Every morning I look in the mirror, searching and praying that I find some evidence that I getting closer to the ideal body that ill chase my dysphoria away. I scour my face; mentally measure the angles and curves, running the algorithm that calculates feminine versus masculine, and seeing where I fall. If I clench my jaw, it looks a bit squarer, not much but maybe enough to tip the scale? That assessment done, my eyes travel down.

Shoulders and neck are ok. I wish I ere broader, more top heavy, anything to balance my child-bearing hips. Maybe one day that can happen. Until then I’ll train shoulders and arms religiously, hoping that I can put on half a centimeter, a centimeter, of width and growth. Anything to shift the ratio more in a masculine light.

I skip right over my chest. No point in looking at the taproot of my body hate. There’s only one way to fix it, and no, it isn’t the acceptance of a lover. Surgery, scalpels scraping out unwanted flesh and sutures stitching back the skin. That’ll ease it, hopefully. It’s a damned shame that I am not in a place where I can get it done. Not financially, not emotionally, and not physically. One day though, those scars to bear proudly will be mine. Until then though… I bind. I crush the life out of me, pressing these unwanted pounds of flesh to the side, flattening them out till I feel slightly male. Not enough, but it has to be good enough for now.

Lower still: my stomach.
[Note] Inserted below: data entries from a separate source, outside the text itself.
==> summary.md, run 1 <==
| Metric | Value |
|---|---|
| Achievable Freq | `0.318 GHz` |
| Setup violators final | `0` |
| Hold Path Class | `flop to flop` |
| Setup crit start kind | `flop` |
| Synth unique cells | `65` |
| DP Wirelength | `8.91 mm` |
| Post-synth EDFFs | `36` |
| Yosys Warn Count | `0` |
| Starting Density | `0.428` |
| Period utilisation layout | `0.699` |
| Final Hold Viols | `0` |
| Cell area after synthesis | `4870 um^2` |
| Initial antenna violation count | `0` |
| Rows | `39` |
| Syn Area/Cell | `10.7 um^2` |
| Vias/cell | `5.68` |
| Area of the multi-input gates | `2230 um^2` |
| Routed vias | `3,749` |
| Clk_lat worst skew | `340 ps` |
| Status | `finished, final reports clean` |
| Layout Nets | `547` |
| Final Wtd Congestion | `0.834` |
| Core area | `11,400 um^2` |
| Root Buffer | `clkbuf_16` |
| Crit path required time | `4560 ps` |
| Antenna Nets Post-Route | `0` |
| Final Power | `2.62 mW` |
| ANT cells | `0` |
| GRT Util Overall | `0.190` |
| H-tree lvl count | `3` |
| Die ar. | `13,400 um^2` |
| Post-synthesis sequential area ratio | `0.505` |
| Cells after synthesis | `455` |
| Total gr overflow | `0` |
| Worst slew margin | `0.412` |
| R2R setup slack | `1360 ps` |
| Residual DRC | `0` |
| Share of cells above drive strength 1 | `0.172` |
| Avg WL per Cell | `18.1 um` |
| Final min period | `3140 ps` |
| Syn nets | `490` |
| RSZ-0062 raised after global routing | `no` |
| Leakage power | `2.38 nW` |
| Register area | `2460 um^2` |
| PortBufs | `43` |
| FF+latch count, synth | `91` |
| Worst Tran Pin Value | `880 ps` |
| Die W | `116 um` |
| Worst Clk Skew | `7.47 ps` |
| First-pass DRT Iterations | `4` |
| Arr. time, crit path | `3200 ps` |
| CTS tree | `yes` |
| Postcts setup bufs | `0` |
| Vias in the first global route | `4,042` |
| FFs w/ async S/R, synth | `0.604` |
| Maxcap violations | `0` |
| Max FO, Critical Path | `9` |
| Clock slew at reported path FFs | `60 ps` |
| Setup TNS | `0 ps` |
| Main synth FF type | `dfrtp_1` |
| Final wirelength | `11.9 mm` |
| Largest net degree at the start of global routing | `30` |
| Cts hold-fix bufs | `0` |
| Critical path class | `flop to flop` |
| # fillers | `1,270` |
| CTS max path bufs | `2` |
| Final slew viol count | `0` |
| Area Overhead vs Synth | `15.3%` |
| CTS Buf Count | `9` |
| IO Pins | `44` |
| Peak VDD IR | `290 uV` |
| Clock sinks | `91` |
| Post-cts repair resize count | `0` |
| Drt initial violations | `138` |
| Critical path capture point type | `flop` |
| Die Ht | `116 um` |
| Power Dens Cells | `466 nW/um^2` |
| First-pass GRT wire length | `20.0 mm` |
### src/core.sv
module core #(
	parameter logic [core_pkg::xlen-1:0] RESET_PC = core_pkg::default_reset_pc
) (
	input  logic clk,
	input  logic reset,
	output logic ireq_valid,
	output logic [core_pkg::xlen-1:0] ireq_addr,
	input  logic iresp_data_ok,
	input  logic [core_pkg::ilen-1:0] iresp_data,
	output logic commit_valid,
	output logic [core_pkg::xlen-1:0] commit_pc,
	output logic [core_pkg::ilen-1:0] commit_instr,
	output logic commit_wen,
	output logic [core_pkg::reg_addr_w-1:0] commit_wdest,
	output logic [core_pkg::xlen-1:0] commit_wdata
);
	import core_pkg::*;

	logic f_valid;
	logic [xlen-1:0] f_pc;
	logic [ilen-1:0] f_instr;

	logic d_valid;
	logic [xlen-1:0] d_pc;
	logic [ilen-1:0] d_instr;
	alu_op_t d_alu_op;
	logic [xlen-1:0] d_a;
	logic [xlen-1:0] d_b;
	logic d_wen;
	logic [reg_addr_w-1:0] d_wdest;

	logic e_valid;
	logic [xlen-1:0] e_pc;
	logic [ilen-1:0] e_instr;
	logic e_wen;
	logic [reg_addr_w-1:0] e_wdest;
	logic [xlen-1:0] e_result;

	logic [reg_addr_w-1:0] rf_raddr1;
	logic [reg_addr_w-1:0] rf_raddr2;
	logic [xlen-1:0] rf_rdata1;
	logic [xlen-1:0] rf_rdata2;
	logic rf_wen;
	logic [reg_addr_w-1:0] rf_waddr;
	logic [xlen-1:0] rf_wdata;

	fetch_stage #(.RESET_PC(RESET_PC)) fetch_stage_i (
		.clk, .reset,
		.ireq_valid, .ireq_addr, .iresp_data_ok, .iresp_data,
		.f_valid, .f_pc, .f_instr
	);

	decode decode_i (
		.clk, .reset,
		.f_valid, .f_pc, .f_instr,
		.rf_raddr1, .rf_raddr2, .rf_rdata1, .rf_rdata2,
		.d_valid, .d_pc, .d_instr, .d_alu_op, .d_a, .d_b, .d_wen, .d_wdest
	);

	regfile regfile_i (
		.clk, .reset,
		.raddr1(rf_raddr1), .raddr2(rf_raddr2),
		.rdata1(rf_rdata1), .rdata2(rf_rdata2),
		.wen(rf_wen), .waddr(rf_waddr), .wdata(rf_wdata)
	);

	execute execute_i (
		.clk, .reset,
		.d_valid, .d_pc, .d_instr, .d_alu_op, .d_a, .d_b, .d_wen, .d_wdest,
		.e_valid, .e_pc, .e_instr, .e_wen, .e_wdest, .e_result
	);

	writeback writeback_i (
		.clk, .reset,
		.e_valid, .e_pc, .e_instr, .e_wen, .e_wdest, .e_result,
		.rf_wen, .rf_waddr, .rf_wdata,
		.commit_valid, .commit_pc, .commit_instr,
		.commit_wen, .commit_wdest, .commit_wdata
	);

endmodule

### src/decode.sv
module decode (
	input  logic clk,
	input  logic reset,
	input  logic f_valid,
	input  logic [core_pkg::xlen-1:0] f_pc,
	input  logic [core_pkg::ilen-1:0] f_instr,
	output logic [core_pkg::reg_addr_w-1:0] rf_raddr1,
	output logic [core_pkg::reg_addr_w-1:0] rf_raddr2,
	input  logic [core_pkg::xlen-1:0] rf_rdata1,
	input  logic [core_pkg::xlen-1:0] rf_rdata2,
	output logic d_valid,
	output logic [core_pkg::xlen-1:0] d_pc,
	output logic [core_pkg::ilen-1:0] d_instr,
	output core_pkg::alu_op_t d_alu_op,
	output logic [core_pkg::xlen-1:0] d_a,
	output logic [core_pkg::xlen-1:0] d_b,
	output logic d_wen,
	output logic [core_pkg::reg_addr_w-1:0] d_wdest
);
	import core_pkg::*;

	logic [6:0] opcode;
	logic [2:0] funct3;
	logic [6:0] funct7;
	logic [reg_addr_w-1:0] rd;
	logic [xlen-1:0] imm_i;
	logic [xlen-1:0] imm_u;
	logic [xlen-1:0] b_sel;
	logic wen;
	op_t op;
	alu_op_t alu_op;

	assign opcode = f_instr[6:0];
	assign rd = f_instr[11:7];
	assign funct3 = f_instr[14:12];
	assign funct7 = f_instr[31:25];
	assign rf_raddr1 = f_instr[19:15];
	assign rf_raddr2 = f_instr[24:20];

	assign imm_i = {{(xlen-12){f_instr[31]}}, f_instr[31:20]};
	assign imm_u = {{(xlen-32){f_instr[31]}}, f_instr[31:12], 12'b0};

	always_comb begin
		op = op_invalid;
		case (opcode)
			opcode_op_imm: begin
				if (funct3 == 3'b000) op = op_addi;
			end
			opcode_op: begin
				case ({funct7, funct3})
					{funct7_base, 3'b000}: op = op_add;
					{funct7_alt, 3'b000}: op = op_sub;
					{funct7_base, 3'b111}: op = op_and;
					{funct7_base, 3'b110}: op = op_or;
					{funct7_base, 3'b100}: op = op_xor;
					{funct7_base, 3'b010}: op = op_slt;
					default: op = op_invalid;
				endcase
			end
			opcode_lui: op = op_lui;
			default: op = op_invalid;
		endcase
	end

	always_comb begin
		case (op)
			op_sub: alu_op = alu_sub;
			op_and: alu_op = alu_and;
			op_or: alu_op = alu_or;
			op_xor: alu_op = alu_xor;
			op_slt: alu_op = alu_slt;
			op_lui: alu_op = alu_pass_b;
			default: alu_op = alu_add; // addi, add, and dead invalid.
		endcase
	end

	always_comb begin
		case (op)
			op_addi: b_sel = imm_i;
			op_lui: b_sel = imm_u;
			default: b_sel = rf_rdata2;
		endcase
	end

	assign wen = (op != op_invalid) && (rd != '0); // x0 writes dropped.

	always_ff @(posedge clk) begin
		if (reset) begin
			d_valid <= 1'b0;
			d_wen <= 1'b0;
		end else begin
			d_valid <= f_valid;
			d_wen <= f_valid & wen;
		end
	end

	always_ff @(posedge clk) begin
		d_pc <= f_pc;
		d_instr <= f_instr;
		d_alu_op <= alu_op;
		d_a <= rf_rdata1;
		d_b <= b_sel;
		d_wdest <= rd;
	end

endmodule

### src/execute.sv
module execute (
	input  logic clk,
	input  logic reset,
	input  logic d_valid,
	input  logic [core_pkg::xlen-1:0] d_pc,
	input  logic [core_pkg::ilen-1:0] d_instr,
	input  core_pkg::alu_op_t d_alu_op,
	input  logic [core_pkg::xlen-1:0] d_a,
	input  logic [core_pkg::xlen-1:0] d_b,
	input  logic d_wen,
	input  logic [core_pkg::reg_addr_w-1:0] d_wdest,
	output logic e_valid,
	output logic [core_pkg::xlen-1:0] e_pc,
	output logic [core_pkg::ilen-1:0] e_instr,
	output logic e_wen,
	output logic [core_pkg::reg_addr_w-1:0] e_wdest,
	output logic [core_pkg::xlen-1:0] e_result
);
	import core_pkg::*;

	logic [xlen-1:0] result;
	logic lt;

	assign lt = $signed(d_a) < $signed(d_b); // signed compare for slt.

	always_comb begin
		case (d_alu_op)
			alu_add: result = d_a + d_b;
			alu_sub: result = d_a - d_b;
			alu_and: result = d_a & d_b;
			alu_or: result = d_a | d_b;
			alu_xor: result = d_a ^ d_b;
			alu_slt: result = {{(xlen-1){1'b0}}, lt};
			alu_pass_b: result = d_b; // lui.
			default: result = '0;
		endcase
	end

	always_ff @(posedge clk) begin
		if (reset) begin
			e_valid <= 1'b0;
			e_wen <= 1'b0;
		end else begin
			e_valid <= d_valid;
			e_wen <= d_valid & d_wen;
		end
	end

	always_ff @(posedge clk) begin
		e_pc <= d_pc;
		e_instr <= d_instr;
		e_wdest <= d_wdest;
		e_result <= result;
	end

endmodule

### src/fetch_stage.sv
module fetch_stage #(
	parameter logic [core_pkg::xlen-1:0] RESET_PC = core_pkg::default_reset_pc
) (
	input  logic clk,
	input  logic reset,
	output logic ireq_valid,
	output logic [core_pkg::xlen-1:0] ireq_addr,
	input  logic iresp_data_ok,
	input  logic [core_pkg::ilen-1:0] iresp_data,
	output logic f_valid,
	output logic [core_pkg::xlen-1:0] f_pc,
	output logic [core_pkg::ilen-1:0] f_instr
);
	import core_pkg::*;

	logic [xlen-1:0] pc;
	logic accept;

	assign ireq_valid = 1'b1; // always requesting.
	assign ireq_addr = pc;
	assign accept = ireq_valid & iresp_data_ok;

	// no branches, so pc only steps by 4.
	always_ff @(posedge clk) begin
		if (reset) begin
			pc <= RESET_PC;
		end else if (accept) begin
			pc <= pc + xlen'(4);
		end
	end

	// stall loads a bubble.
	always_ff @(posedge clk) begin
		if (reset) begin
			f_valid <= 1'b0;
		end else begin
			f_valid <= accept;
		end
	end

	always_ff @(posedge clk) begin
		f_pc <= pc;
		f_instr <= iresp_data;
	end

endmodule

### src/regfile.sv
module regfile (
	input  logic clk,
	input  logic reset,
	input  logic [core_pkg::reg_addr_w-1:0] raddr1,
	input  logic [core_pkg::reg_addr_w-1:0] raddr2,
	output logic [core_pkg::xlen-1:0] rdata1,
	output logic [core_pkg::xlen-1:0] rdata2,
	input  logic wen,
	input  logic [core_pkg::reg_addr_w-1:0] waddr,
	input  logic [core_pkg::xlen-1:0] wdata
);
	import core_pkg::*;

	logic [xlen-1:0] regs [1:31]; // no storage for x0.

	always_ff @(posedge clk) begin
		if (reset) begin
			for (int i = 1; i < 32; i++) begin
				regs[i] <= '0;
			end
		end else if (wen && waddr != '0) begin
			regs[waddr] <= wdata;
		end
	end

	function automatic logic [xlen-1:0] read_port(input logic [reg_addr_w-1:0] addr);
		if (addr == '0) return '0;
		else if (wen && addr == waddr) return wdata; // write-through.
		else return regs[addr];
	endfunction

	always_comb begin
		rdata1 = read_port(raddr1);
		rdata2 = read_port(raddr2);
	end

endmodule

### src/writeback.sv
module writeback (
	input  logic clk,
	input  logic reset,
	input  logic e_valid,
	input  logic [core_pkg::xlen-1:0] e_pc,
	input  logic [core_pkg::ilen-1:0] e_instr,
	input  logic e_wen,
	input  logic [core_pkg::reg_addr_w-1:0] e_wdest,
	input  logic [core_pkg::xlen-1:0] e_result,
	output logic rf_wen,
	output logic [core_pkg::reg_addr_w-1:0] rf_waddr,
	output logic [core_pkg::xlen-1:0] rf_wdata,
	output logic commit_valid,
	output logic [core_pkg::xlen-1:0] commit_pc,
	output logic [core_pkg::ilen-1:0] commit_instr,
	output logic commit_wen,
	output logic [core_pkg::reg_addr_w-1:0] commit_wdest,
	output logic [core_pkg::xlen-1:0] commit_wdata
);

	// commit ports are the writeback register itself.
	always_ff @(posedge clk) begin
		if (reset) begin
			commit_valid <= 1'b0;
			commit_wen <= 1'b0;
		end else begin
			commit_valid <= e_valid;
			commit_wen <= e_valid & e_wen;
		end
	end

	always_ff @(posedge clk) begin
		commit_pc <= e_pc;
		commit_instr <= e_instr;
		commit_wdest <= e_wdest;
		commit_wdata <= e_result;
	end

	assign rf_wen = commit_valid & commit_wen; // lands on the next edge.
	assign rf_waddr = commit_wdest;
	assign rf_wdata = commit_wdata;

endmodule
$ cat src/design/mm_pkg.sv
package mm_pkg;

  localparam int vaddr_w    = 48;
  localparam int paddr_w    = 40;
  localparam int page_off_w = 12;
  localparam int word_w     = 64;
  localparam int byte_off_w = 3;                       // Byte within a doubleword
  localparam int regno_w    = 5;

  localparam int vpn_w = vaddr_w - page_off_w;         // 36
  localparam int ppn_w = paddr_w - page_off_w;         // 28

  typedef logic [vpn_w-1:0]  vpn_t;
  typedef logic [ppn_w-1:0]  ppn_t;                    // TLB payload
  typedef logic [word_w-1:0] word_t;                   // Cache payload

  typedef enum logic [3:0] {
    op_none,
    op_lb,
    op_lbu,
    op_lh,
    op_lhu,
    op_lw,
    op_lwu,
    op_ld,
    op_sb,
    op_sh,
    op_sw,
    op_sd
  } mem_op_e;

  typedef enum logic [1:0] {
    fault_none,
    fault_tlb_miss,
    fault_misaligned
  } fault_e;

  function automatic logic op_is_load(input mem_op_e op);
    return op inside {op_lb, op_lbu, op_lh, op_lhu, op_lw, op_lwu, op_ld};
  endfunction

  function automatic logic op_is_store(input mem_op_e op);
    return op inside {op_sb, op_sh, op_sw, op_sd};
  endfunction

  // Access size in bytes, 8 for anything wider than a word
  function automatic logic [3:0] op_size(input mem_op_e op);
    case (op)
      op_lb, op_lbu, op_sb: return 4'd1;
      op_lh, op_lhu, op_sh: return 4'd2;
      op_lw, op_lwu, op_sw: return 4'd4;
      default:              return 4'd8;
    endcase
  endfunction

endpackage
Not as toned as I’d like it, but one can trace the faint outline abs, if they run their fingers over my skin. That is an exciting thing; means that the gym is working out for me, that the seat equity is actually paying off.

Now the hips. The damn things aren’t bad in and of themselves, they are just too damn wide in comparison to everything else. Proportionality is lacking, at least in the ways I would like. I may never have the oh so desirable V-taper, but damnit, can’t I at least be square?

Last thing I check out is my back. Save the best for last and all that. I love my back. Muscles ripple pretty visibly, and I am pleased with hat I see. Sure, there is room for improvement, but this is a damn good start. Now if everywhere else could catch up…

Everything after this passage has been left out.